==> src/rtl/cpu_dump_pkg.sv <==
// Shared state encoding, halt-cause codes and width helper for the CPU end-of-run dump unit.
package cpu_dump_pkg;

  typedef enum logic [1:0] {
    RUN     = 2'd0,
    SCAN_RF = 2'd1,
    SCAN_DM = 2'd2,
    DONE    = 2'd3
  } state_t;

  localparam logic [1:0] CAUSE_NONE  = 2'd0;
  localparam logic [1:0] CAUSE_REQ   = 2'd1;
  localparam logic [1:0] CAUSE_LIMIT = 2'd2;
  localparam logic [1:0] CAUSE_STALL = 2'd3;

  // Index width that never collapses to zero bits for single-entry tables.
  function automatic int clog2_min1(input int n);
    return (n <= 2) ? 1 : $clog2(n);
  endfunction

endpackage

==> src/rtl/cpu_dump_unit_halt_detector.sv <==
// Cycle budget, stuck-PC detection and prioritised halt trigger; counters only advance while running.
module halt_detector
  import cpu_dump_pkg::*;
#(
  parameter int PC_W        = 32,
  parameter int MAX_CYCLES  = 560,
  parameter int STALL_LIMIT = 4,
  parameter int CNT_W       = $clog2(MAX_CYCLES + 1)
) (
  input  logic             clk,
  input  logic             rst_n,
  input  logic             run,
  input  logic [PC_W-1:0]  pc,
  input  logic             dump_req,
  output logic             trigger,
  output logic [1:0]       cause,
  output logic [CNT_W-1:0] cycle_cnt
);

  localparam int SC_W = clog2_min1(STALL_LIMIT + 1);

  logic [PC_W-1:0] pc_prev;
  logic [SC_W-1:0] stall_cnt;
  logic [SC_W-1:0] stall_nxt;
  logic            limit_hit;
  logic            stall_hit;

  // stall_nxt already includes this cycle's comparison, so the trigger fires on the
  // STALL_LIMIT-th consecutive cycle spent at one PC value.
  always_comb begin
    stall_nxt = '0;
    if (pc == pc_prev) begin
      stall_nxt = (stall_cnt == SC_W'(STALL_LIMIT)) ? stall_cnt : stall_cnt + 1'b1;
    end
  end

  assign limit_hit = (cycle_cnt == CNT_W'(MAX_CYCLES - 1));
  assign stall_hit = (STALL_LIMIT != 0) && (stall_nxt == SC_W'(STALL_LIMIT - 1));
  assign trigger   = run && (dump_req || limit_hit || stall_hit);

  always_comb begin
    cause = CAUSE_NONE;
    if (dump_req)       cause = CAUSE_REQ;
    else if (limit_hit) cause = CAUSE_LIMIT;
    else if (stall_hit) cause = CAUSE_STALL;
  end

  // The count freezes on the trigger cycle so it reports the cycle the halt was seen in.
  always_ff @(posedge clk or negedge rst_n) begin
    if (!rst_n) begin
      pc_prev   <= '0;
      stall_cnt <= '0;
      cycle_cnt <= '0;
    end else if (run) begin
      pc_prev   <= pc;
      stall_cnt <= stall_nxt;
      if (!trigger && (cycle_cnt != CNT_W'(MAX_CYCLES))) begin
        cycle_cnt <= cycle_cnt + 1'b1;
      end
    end
  end

endmodule

==> src/rtl/cpu_dump_unit.sv <==
// End-of-run monitor: halts the CPU on request, cycle budget or stuck PC, then streams
// every register and data-memory word over valid/ready, registers first.
module cpu_dump_unit
  import cpu_dump_pkg::*;
#(
  parameter  int DATA_W      = 32,
  parameter  int PC_W        = 32,
  parameter  int NUM_REGS    = 32,
  parameter  int MEM_WORDS   = 32,
  parameter  int MAX_CYCLES  = 560,
  parameter  int STALL_LIMIT = 4,
  localparam int CNT_W       = $clog2(MAX_CYCLES + 1),
  localparam int IDX_W       = clog2_min1((NUM_REGS > MEM_WORDS) ? NUM_REGS : MEM_WORDS)
) (
  input  logic              clk_i,
  input  logic              rst_i,
  input  logic [PC_W-1:0]   pc_i,
  input  logic              dump_req_i,
  output logic [IDX_W-1:0]  rf_addr_o,
  input  logic [DATA_W-1:0] rf_data_i,
  output logic [IDX_W-1:0]  dm_addr_o,
  input  logic [DATA_W-1:0] dm_data_i,
  output logic              dump_valid_o,
  input  logic              dump_ready_i,
  output logic              dump_sel_o,
  output logic [IDX_W-1:0]  dump_idx_o,
  output logic [DATA_W-1:0] dump_data_o,
  output logic              dump_last_o,
  output logic              halted_o,
  output logic              done_o,
  output logic [1:0]        cause_o,
  output logic [CNT_W-1:0]  cycle_cnt_o
);

  localparam logic [IDX_W-1:0] RF_LAST = IDX_W'(NUM_REGS - 1);
  localparam logic [IDX_W-1:0] DM_LAST = IDX_W'(MEM_WORDS - 1);

  state_t            state, state_nxt;
  logic [IDX_W-1:0]  idx, idx_nxt;
  logic              in_run;
  logic              trigger;
  logic [1:0]        trig_cause;
  logic              load;
  logic              last_hs;
  logic              vld_nxt, sel_nxt, last_nxt, halt_nxt, done_nxt;
  logic [IDX_W-1:0]  oidx_nxt;
  logic [DATA_W-1:0] data_nxt;
  logic [1:0]        cause_nxt;

  assign in_run  = (state == RUN);
  assign load    = !dump_valid_o || dump_ready_i;
  assign last_hs = dump_valid_o && dump_ready_i && dump_last_o;

  assign rf_addr_o = (state == SCAN_RF) ? idx : '0;
  assign dm_addr_o = (state == SCAN_DM) ? idx : '0;

  halt_detector #(
    .PC_W        (PC_W),
    .MAX_CYCLES  (MAX_CYCLES),
    .STALL_LIMIT (STALL_LIMIT),
    .CNT_W       (CNT_W)
  ) u_halt (
    .clk       (clk_i),
    .rst_n     (rst_i),
    .run       (in_run),
    .pc        (pc_i),
    .dump_req  (dump_req_i),
    .trigger   (trigger),
    .cause     (trig_cause),
    .cycle_cnt (cycle_cnt_o)
  );

  always_comb begin
    state_nxt = state;
    idx_nxt   = idx;
    vld_nxt   = dump_valid_o;
    sel_nxt   = dump_sel_o;
    oidx_nxt  = dump_idx_o;
    data_nxt  = dump_data_o;
    last_nxt  = dump_last_o;
    halt_nxt  = halted_o;
    cause_nxt = cause_o;
    done_nxt  = done_o;
    case (state)
      RUN: begin
        if (trigger) begin
          state_nxt = SCAN_RF;
          halt_nxt  = 1'b1;
          cause_nxt = trig_cause;
          idx_nxt   = '0;
        end
      end
      SCAN_RF: begin
        if (load) begin
          vld_nxt  = 1'b1;
          sel_nxt  = 1'b0;
          oidx_nxt = idx;
          data_nxt = rf_data_i;
          last_nxt = 1'b0;
          if (idx == RF_LAST) begin
            state_nxt = SCAN_DM;
            idx_nxt   = '0;
          end else begin
            idx_nxt = idx + 1'b1;
          end
        end
      end
      SCAN_DM: begin
        // Once the final word sits in the output register, only its acceptance moves on.
        if (last_hs) begin
          state_nxt = DONE;
          vld_nxt   = 1'b0;
          last_nxt  = 1'b0;
          done_nxt  = 1'b1;
        end else if (load) begin
          vld_nxt  = 1'b1;
          sel_nxt  = 1'b1;
          oidx_nxt = idx;
          data_nxt = dm_data_i;
          last_nxt = (idx == DM_LAST);
          if (idx != DM_LAST) idx_nxt = idx + 1'b1;
        end
      end
      default: begin
      end
    endcase
  end

  always_ff @(posedge clk_i or negedge rst_i) begin
    if (!rst_i) begin
      state        <= RUN;
      idx          <= '0;
      dump_valid_o <= 1'b0;
      dump_sel_o   <= 1'b0;
      dump_idx_o   <= '0;
      dump_data_o  <= '0;
      dump_last_o  <= 1'b0;
      halted_o     <= 1'b0;
      cause_o      <= CAUSE_NONE;
      done_o       <= 1'b0;
    end else begin
      state        <= state_nxt;
      idx          <= idx_nxt;
      dump_valid_o <= vld_nxt;
      dump_sel_o   <= sel_nxt;
      dump_idx_o   <= oidx_nxt;
      dump_data_o  <= data_nxt;
      dump_last_o  <= last_nxt;
      halted_o     <= halt_nxt;
      cause_o      <= cause_nxt;
      done_o       <= done_nxt;
    end
  end

endmodule

==> config.mk <==
export PLATFORM = sky130hd
export DESIGN_NAME = cpu_dump_unit
export DESIGN_NICKNAME = d
export VERILOG_FILES = /design/src/rtl/cpu_dump_pkg.sv /design/src/rtl/cpu_dump_unit_halt_detector.sv /design/src/rtl/cpu_dump_unit.sv
export SDC_FILE = /design/constraint.sdc
export NUM_CORES = 1
export LEC_CHECK = 0
export ABC_CLOCK_PERIOD_IN_PS = 2100
export BUFFER_PORTS_ARGS = -buffer_cell sky130_fd_sc_hd__buf_2
export CAP_MARGIN = 20
export CORE_MARGIN = 2
export CORE_UTILIZATION = 45
export CTS_BUF_LIST = sky130_fd_sc_hd__clkbuf_16
export CTS_CLUSTER_SIZE = 12
export DETAILED_ROUTE_END_ITERATION = 16
export GPL_TIMING_DRIVEN = 0
export PLACE_DENSITY = 0.84
export SLEW_MARGIN = 20
export SYNTH_ARGS = -nofsm -noshare
export SYNTH_HDL_FRONTEND = slang
export SYNTH_SLANG_ARGS = --single-unit
export TNS_END_PERCENT = 5
==> constraint.sdc <==
create_clock -name clk_i -period 2.1 [get_ports clk_i]
set_input_delay 0.63 -clock clk_i [delete_from_list [all_inputs] [get_ports clk_i]]
set_output_delay 0.63 -clock clk_i [all_outputs]
set_load 0.05 [all_outputs]
# After elaboration in Yosys (flattened, before gate mapping)
# Cells that the tools add are included.
# totals
output_inout_bits	64
ff_bits	96
elab_cells	89
inputBits	100
# op_classes
muxes	36
n_reduce_logical	20
n_eq_ne	17
n_addsub	3
# op_table
operator	n
32-bit two-way mux	3
32-bit case mux with 2 select lines	1
5-bit two-way mux	10
32-bit equality test	1
5-bit case mux with 3 select lines	1
2-bit two-way mux	7
10-bit by 1-bit adder with 10-bit output (second input constant)	1
10-bit equality test (second input constant)	1
10-bit inequality test (second input constant)	1
2-bit inequality test (second input constant)	5
5-bit case mux with 2 select lines	1
2-bit AND reduction	4
1-bit two-way mux	7
3-bit two-way mux	2
1-bit case mux with 2 select lines	3
2-bit case mux with 3 select lines	1
6-bit AND reduction	1
5-bit by 1-bit adder with 5-bit output (second input constant)	1
5-bit equality test (second input constant)	1
5-bit inequality test (second input constant)	1
5-bit AND reduction	1
1-bit logical AND	4
2-bit by 1-bit inequality test with 1-bit output (second input constant)	2
4-bit AND reduction	1
other kinds (12)	15

# Depth between registers and ports, before layout
# Gate-level depths: netlist of the first run.
# logic_depth
word_depth	9
ltp_mapped	9
mapped_depth_nobuf	8

# By module
# A second synthesis of the first run with hierarchy kept.
# unflattened
cells_unflattened	462
hier_area_um2	5177.5
# modules_own_cells
mod	area_per_inst_um2	cells_each	n_inst	seq_area_each_um2
halt_detector	2606.2	221	1	1126.1
cpu_dump_unit	2571.2	241	1	1276.2

# Least setup slack after synthesis of the first run
# No wires, ideal clock.
# synth_timing
path_type	in2reg
from	input pc_i[18]
to	register u_halt.cycle_cnt[5]
cell_stages	8
required_time_ns	1.953
path_buffers	1
setup_time_ns	0.147
arrival_time_ns	2.364
slack_ns	-0.410
cell_sequence	xor2_1 -> nor4_1 -> nand4_1 -> or4b_4 -> and3_1 -> buf_6 -> and4_4 -> xor2_1
# synth_between
elab_chain_cells	8
# synth_rtl
item	line	text
from (decl)	cpu_dump_unit.sv:17	input logic [PC_W-1:0] pc_i,
32-bit equality test	cpu_dump_unit_halt_detector.sv:32	if (pc == pc_prev) begin
3-bit two-way mux	cpu_dump_unit_halt_detector.sv:32	
3-bit by 2-bit equality test with 1-bit output	cpu_dump_unit_halt_detector.sv:38	assign stall_hit = (STALL_LIMIT != 0) && (stall_nxt == SC_W'(STALL_LIMIT - 1));
1-bit logical OR	cpu_dump_unit_halt_detector.sv:39	assign trigger = run && (dump_req || limit_hit || stall_hit);
1-bit logical AND	cpu_dump_unit_halt_detector.sv:39	
1-bit zero test	cpu_dump_unit_halt_detector.sv:57	if (!trigger && (cycle_cnt != CNT_W'(MAX_CYCLES))) begin
1-bit logical AND	cpu_dump_unit_halt_detector.sv:57	
2-bit AND reduction (no line)	-	
to (signal assigned)	cpu_dump_unit_halt_detector.sv:58	cycle_cnt <= cycle_cnt + 1'b1;
to (decl)	cpu_dump_unit_halt_detector.sv:17	output logic [CNT_W-1:0] cycle_cnt
# Every way passes these cells.
# A chain may end at the register's enable or synchronous reset.

# Worst setup path after layout of the first run
# layout_timing
from	input pc_i[18]
to	register idx[4]
# layout_between
elab_chain_cells	7
# layout_rtl
item	line	text
32-bit equality test	cpu_dump_unit_halt_detector.sv:32	
3-bit two-way mux	cpu_dump_unit_halt_detector.sv:32	
3-bit by 2-bit equality test with 1-bit output	cpu_dump_unit_halt_detector.sv:38	
1-bit logical OR	cpu_dump_unit_halt_detector.sv:39	
1-bit logical AND	cpu_dump_unit_halt_detector.sv:39	
2-bit inequality test (no line)	-	
6-bit AND reduction (no line)	-	
to (signal assigned)	cpu_dump_unit.sv:143	idx <= idx_nxt;
to (decl)	cpu_dump_unit.sv:39	logic [IDX_W-1:0] idx, idx_nxt;
# Every way passes these cells.

==> results of run 1 <==
[registers in the layout, indices dropped and copies added (netlist names)]
name / count
cause_o: 2
dump_sel_o: 1
idx: 5
dump_last_o: 1
halted_o: 1
dump_valid_o: 1
dump_data_o: 32
u_halt.stall_cnt: 3
u_halt.pc_prev: 32
state: 2
u_halt.cycle_cnt: 10
dump_idx_o: 5
done_o: 1
[cells by family (layout without fill, tap and decap cells)]
group,count (synthesis),in the layout
DFF,96,96
and+or+nand+nor,108,108
other,0,1
xor gates and xnor gates,41,41
AOI/OAI and AO/OA,64,64
buffers and inverters,32,223
muxes,72,72
adders and majority gates,11,11
[cell type report]
cell class / instances / share of cell area
diodes: 1 / 0.0004004
plain buffers: 17 / 0.01722
clock buffers: 9 / 0.03604
clock inverters: 7 / 0.008609
inverters: 14 / 0.008408
multi-input cells: 296 / 0.3574
flip-flops and latches: 96 / 0.3846
well taps: 136 / 0.02723
repair buffers: 176 / 0.1602
[final timing paths]
kind	from	endpoint	slack, ns	depth (start not counted)
max	pc_i[18]	idx[4]	-0.24	8
min	rst_i	u_halt.cycle_cnt[3]	0.22	1
max reg2reg	u_halt.pc_prev[30]	idx[4]	-0.24	7
min reg2reg	halted_o	halted_o	0.46	1
max in group asynchronous	rst_i	dump_data_o[29]	1.29	2
min in group clk_i	halted_o	halted_o	0.46	1
[what timing repair did]
action | CTS | global route
buffers inserted | 9 | 3
setup endpoints to repair | 62 | 76
pin swaps | 9 | 8
resized for setup | 43 | 18
hold buffers | 0 | 0
[layer usage]
metal,vias to the layer above,track usage,share of wire
met4,2,0.07143,0.013
li1,1844,-,-
met5,-,0,0.0011
met3,14,0.05641,0.065
met2,129,0.3901,0.53
met1,1891,0.2352,0.39
[stage by stage]
step	setup TNS (ns)	power (uW)
after global placement	-71.51	7771
after CTS	-4.898	9809
after detailed placement	-26.18	8006
after global routing	-8.363	10460
final	-3.666	9804
after floorplan	-4.200	6723
[power groups by stage]
stage / sequential, uW / combinational (uW) / clock, uW
after CTS: 3140 / 5070 / 1600
final: 3150 / 5100 / 1560
after detailed placement: 3160 / 4850 / 0
after global routing: 3240 / 5540 / 1670
after global placement: 3100 / 4670 / 0
after floorplan: 4410 / 2310 / 0
[placed cells by master (no fill, tap or decap), types with 3 or more instances in the layout]
cell       synthesis  final
nand4_1            4      4
nand3_1            6      6
nand2_1           52     49
nand2b_1           5      5
and3_1             4      3
nor4_2             0      3
clkbuf_2           0      5
o21ai_0           43     41
a21oi_1            7      6
nor4_1             9      6
dfrtp_1           96     95
mux2i_1           34     34
xor2_1            37     37
buf_2              1    155
and2_1             8      8
buf_6              1     10
inv_1             14     14
clkbuf_1          13      3
nor2_1             8      8
clkinv_1           0      4
xnor2_1            4      4
nor3_1             3      3
mux2_2            37     37
buf_4              0     15
clkbuf_16          0      9
ha_1              11      9
==> results.md, run 1 <==
* Initial Util at 0.4602
* Main combinational cell family by area after synthesis: multiplexers
* Number of global-route vias before repair at 4025
* Setup WS pre-CTS at -0.8199 ns
* Slew headroom at 0.6657
* CTS tree: yes
* Slew @ Worst Pin at 0.5014 ns
* # nets final at 721
* Crit path capture type: flop
* Sequential area share after synthesis at 0.5102
* Clock tree sinks at 96
* Crit path kind: input pin to flop
* RSZ-0062 raised after global routing: true
* Post-synth EDFFs at 0
* Post-synthesis mux area share at 0.1632
* Req. time, crit path at 2.30 ns
* Crit path max fanout at 8
* Final setup violation count at 27
* Layout Skew at 0.009378 ns
* Routed wire length at 11.66 mm
* Placeable core region at 0.01023 mm2
* Worst skew pair latency at 0.33 ns
* Post-Syn Nets at 535
* Placer Congestion at 0.8205
* Ys async rst share at 1.000
* Worst Path Arrival at 2.54 ns
* Core Rows at 37
* Tmin final at 2.344 ns
* Power density cells at 1569 mW/mm2
* Top cell family by delay on the critical path: simple AND/OR/NAND/NOR gates
* Failing checks: setup timing
* Initial antenna violation count at 2
* Synthesized flop and latch total at 96
* Crit path max-delay cell type: or4b_4
* Max-Cap Viols at 0
* Mean Syn Cell Area at 11.10 um2
* Post-DP Area at 0.005733 mm2
* Drc violations at 0
* Power share of the sequential group at 0.321
* VDD IR max at 1.072 mV
* Sw Share at 0.4544
* Drt wl/cell at 15.50 um
* Cell internal pwr at 5349 uW
* Max-slew violation count at 0
* CTS HTree Levels at 3
* Bufs on Longest Clock Path at 2
* Hold Crit Class: input pin to async pin
* Static leakage at 0.003061 uW
* Layout cells sized above 1 at 0.4130
* Final Cycle Share at 1.116
* Cell taking the most area after synthesis: dfrtp_1
* Startpoint types: input pin
* Slowest cell delay on critical path at 0.60 ns
* Final Util at 0.6109
* Synth Area in Simple Gates at 0.1153
* Design area at 0.006250 mm2
* Most instantiated cells after synthesis: dfrtp_1, nand2_1, o21ai_0
* Clock network power share at 0.159
* Worst-path clk slew at 0.06 ns
* Root buf cell: clkbuf_16
* I/O Pins at 164
* Grt total ovfl at 0
* Final ANT Viol Nets at 0
* FMAX at 0.4266 GHz
* First DRT Iteration DRCs at 111
* Die area at 0.01130 mm2
* Power share of the combinational group at 0.520
* Die height at 106.3 um
* Die width at 106.3 um
* Switching Power at 4455 uW
* Fin worst setup slack at -0.2442 ns
* Routed vias/inst at 5.160
* Final Hold Fails at 0
* Synth Area in Compound Gates at 0.07839
* Netlist cell types at 42
* Area occupied by registers at 0.002404 mm2
* XOR/XNOR share of the synthesized area at 0.07627
* First-pass GRT wire length at 19.09 mm
* Post-Synth Adder-Cell Area at 0.02923
* Synthesized instance count at 424
* Drt first pass iters at 4
* Largest net degree at the start of global routing at 51
* Final hold slack at 0.2226 ns
* Buffers on Ports at 163
* Critical path cell sequence: buf_2 > xor2_1 > nor4_2 > nand4_1 > or4b_4 > a21oi_4 > buf_4 > o21ai_0
* Placed Cells at 724
* Vias at 3880
* Post-synth top area share at 0.5102
* Post-synthesis instance area at 0.004708 mm2
* CTS Buf Count at 9
* Total track usage at 0.2119
* Synth Flop Type: dfrtp_1
* Most frequent cell after synthesis: dfrtp_1
* Synthesis-to-layout area growth at 32.74%
* Top post-synthesis cells by area: dfrtp_1, mux2_2, mux2i_1
* Post-DP HPWL at 8.808 mm
* Filler Cell Count at 864
* Ys Warns at 0
* Multi-input gate area at 0.002233 mm2
* Worst path bufs/invs at 2
* Status: finished with violations
* Layout Cells excl Fill at 752
(Power assumes the default switching activity.)
==> run 2: changes to the inputs <==
--- a/config.mk
+++ b/config.mk
@@ -5,16 +5,16 @@
 export SDC_FILE = /design/constraint.sdc
 export NUM_CORES = 1
 export LEC_CHECK = 0
+export ABC_AREA = 1
 export ABC_CLOCK_PERIOD_IN_PS = 2100
 export BUFFER_PORTS_ARGS = -buffer_cell sky130_fd_sc_hd__buf_2
 export CAP_MARGIN = 20
 export CORE_MARGIN = 2
-export CORE_UTILIZATION = 45
+export CORE_UTILIZATION = 47
 export CTS_BUF_LIST = sky130_fd_sc_hd__clkbuf_16
 export CTS_CLUSTER_SIZE = 12
 export DETAILED_ROUTE_END_ITERATION = 16
-export GPL_TIMING_DRIVEN = 0
-export PLACE_DENSITY = 0.84
+export PLACE_DENSITY = 0.85
 export SLEW_MARGIN = 20
 export SYNTH_ARGS = -nofsm -noshare
 export SYNTH_HDL_FRONTEND = slang
==> run 2 against run 1 <==
Compared with the run above:
- the flow now finishes without violations
- setup slack improved by 0.31 ns
- wire length decreased by 1.5%
- clock power about the same
- utilization decreased by 0.14 points
- hold slack improved by 0.014 ns
- critical path type is now flop to primary output
- largest cell class is now multi-input combinational cells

# YOUR OBJECTIVE:
Reproduce the lines from the one containing "at 0.002233 mm2" to the end of the entries, keeping both ends and adding nothing.

# RESPONSE TO THIS TASK:
* Multi-input gate area at 0.002233 mm2
* Worst path bufs/invs at 2
* Status: finished with violations
* Layout Cells excl Fill at 752
(Power assumes the default switching activity.)
==> run 2: changes to the inputs <==
--- a/config.mk
+++ b/config.mk
@@ -5,16 +5,16 @@
 export SDC_FILE = /design/constraint.sdc
 export NUM_CORES = 1
 export LEC_CHECK = 0
+export ABC_AREA = 1
 export ABC_CLOCK_PERIOD_IN_PS = 2100
 export BUFFER_PORTS_ARGS = -buffer_cell sky130_fd_sc_hd__buf_2
 export CAP_MARGIN = 20
 export CORE_MARGIN = 2
-export CORE_UTILIZATION = 45
+export CORE_UTILIZATION = 47
 export CTS_BUF_LIST = sky130_fd_sc_hd__clkbuf_16
 export CTS_CLUSTER_SIZE = 12
 export DETAILED_ROUTE_END_ITERATION = 16
-export GPL_TIMING_DRIVEN = 0
-export PLACE_DENSITY = 0.84
+export PLACE_DENSITY = 0.85
 export SLEW_MARGIN = 20
 export SYNTH_ARGS = -nofsm -noshare
 export SYNTH_HDL_FRONTEND = slang
==> run 2 against run 1 <==
Compared with the run above:
- the flow now finishes without violations
- setup slack improved by 0.31 ns
- wire length decreased by 1.5%
- clock power about the same
- utilization decreased by 0.14 points
- hold slack improved by 0.014 ns
- critical path type is now flop to primary output
- largest cell class is now multi-input combinational cells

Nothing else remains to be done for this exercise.